Music is playing – two guitars, Spanish-style, one of them playing bordones, the other strumming out a waltz, and a deep, contralto voice singing about a memory of jasmines and roses in the hair of a beautiful woman. No more flowers, please. And a river – laughing under a whispering bridge. Something like that. But then the music changes. From room to room, it switches. Now a psychedelic chicha with pan pipes and synthesisers, wah-wahs on the electric guitar, bongos and a crybaby pedal. And there are hippies: daisies in long hair, baggy clothes, staggering in a ring, brincando to the huayno beat. In the next room: opera. A soprano, haunting, wailing like an attention-seeking ghost. I know the song. Oh, yes, I know that shrieking well. Delibes’s Lakmé. A song about bells. Or flowers. Or bells and flowers. Something like that, anyway. Jasmines and roses again. Why is it always jasmines and roses?
Oú va la jeune Hindoue, fille des parias?

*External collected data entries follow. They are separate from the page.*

`config.mk`:
```
export PLATFORM = sky130hd
export DESIGN_NAME = hex_text_to_byte_buffer
export DESIGN_NICKNAME = d
export VERILOG_FILES = /design/src/rtl/hxb_pkg.sv /design/src/rtl/hxb_front.sv /design/src/rtl/hxb_queue.sv /design/src/rtl/hxb_back.sv /design/src/rtl/hex_text_to_byte_buffer.sv
export VERILOG_INCLUDE_DIRS = /design/src /design/src/rtl
export SDC_FILE = /design/constraint.sdc
export NUM_CORES = 2
export LEC_CHECK = 0
export BUFFER_PORTS_ARGS = -buffer_cell sky130_fd_sc_hd__buf_2
export CORE_ASPECT_RATIO = 0.5
export CORE_MARGIN = 2
export CORE_UTILIZATION = 48
export CTS_BUF_LIST = sky130_fd_sc_hd__clkbuf_8 sky130_fd_sc_hd__clkbuf_16
export DETAILED_ROUTE_END_ITERATION = 6
export GPL_ROUTABILITY_DRIVEN = 1
export PLACE_DENSITY_LB_ADDON = 0.12
export SETUP_SLACK_MARGIN = 0.5
export SYNTH_ARGS = -nofsm -noshare
export SYNTH_HDL_FRONTEND = slang
export SYNTH_HIERARCHICAL = 1
export SYNTH_SLANG_ARGS = --single-unit
export TNS_END_PERCENT = 5
```
`constraint.sdc`:
```
create_clock -name clk -period 5.62 [get_ports clk]
set_input_delay 1.686 -clock clk [delete_from_list [all_inputs] [get_ports clk]]
set_output_delay 1.686 -clock clk [all_outputs]
set_load 0.05 [all_outputs]
```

Here she comes! Here comes la novia!
Qué bella está.
They contemplate me, all these people (most of them I don’t even recognise) with drooping, tender eyes. Melting eyes. No, not melting – crying. I know what they’re all thinking. They’re thinking She’s done it. They’re thinking how I’ve proved them all wrong. How I was going to be left on the shelf (on the shelf? Like an old tin of anchovies?) but then, when everyone had given up on me, I pulled it out of the bag. A rabbit from a top hat. Now here I am getting married, having a baby, and it’s all going to be fine. They used to ask me all the time, Do you have a boyfriend? Do you have a boyfriend? ¿Ya? ¿Por fin? And now I do, and I’m walking down the aisle in a long white gown (lace, sweetheart neckline) smiling and waving to all the guests and the choir are singing,
Arroz con leche,
me quiero casar
con una señorita
de la capital.
I will admit it is not the entrance music I would have chosen, but here we are, all these people in out-of-date fashions, all these ghosts, and me walking down the aisle to nasal voices singing: Rice pudding, rice pudding, I want to marry a girl from the capital. Que sepa coser, que sepa bordar, que sepa abrir la puerta para ir a bailar. But isn’t it tragic that marriage should have to be the happy ending, that the story always ends with a marriage and a kiss and then…then nothing more. We will live happily ever after until death do us part, forever and ever, amen. Except that death does not make people part. If anything, death makes them linger. I’ve never found the living to be very reliable, but the dead are always there when I need them and more often when I don’t.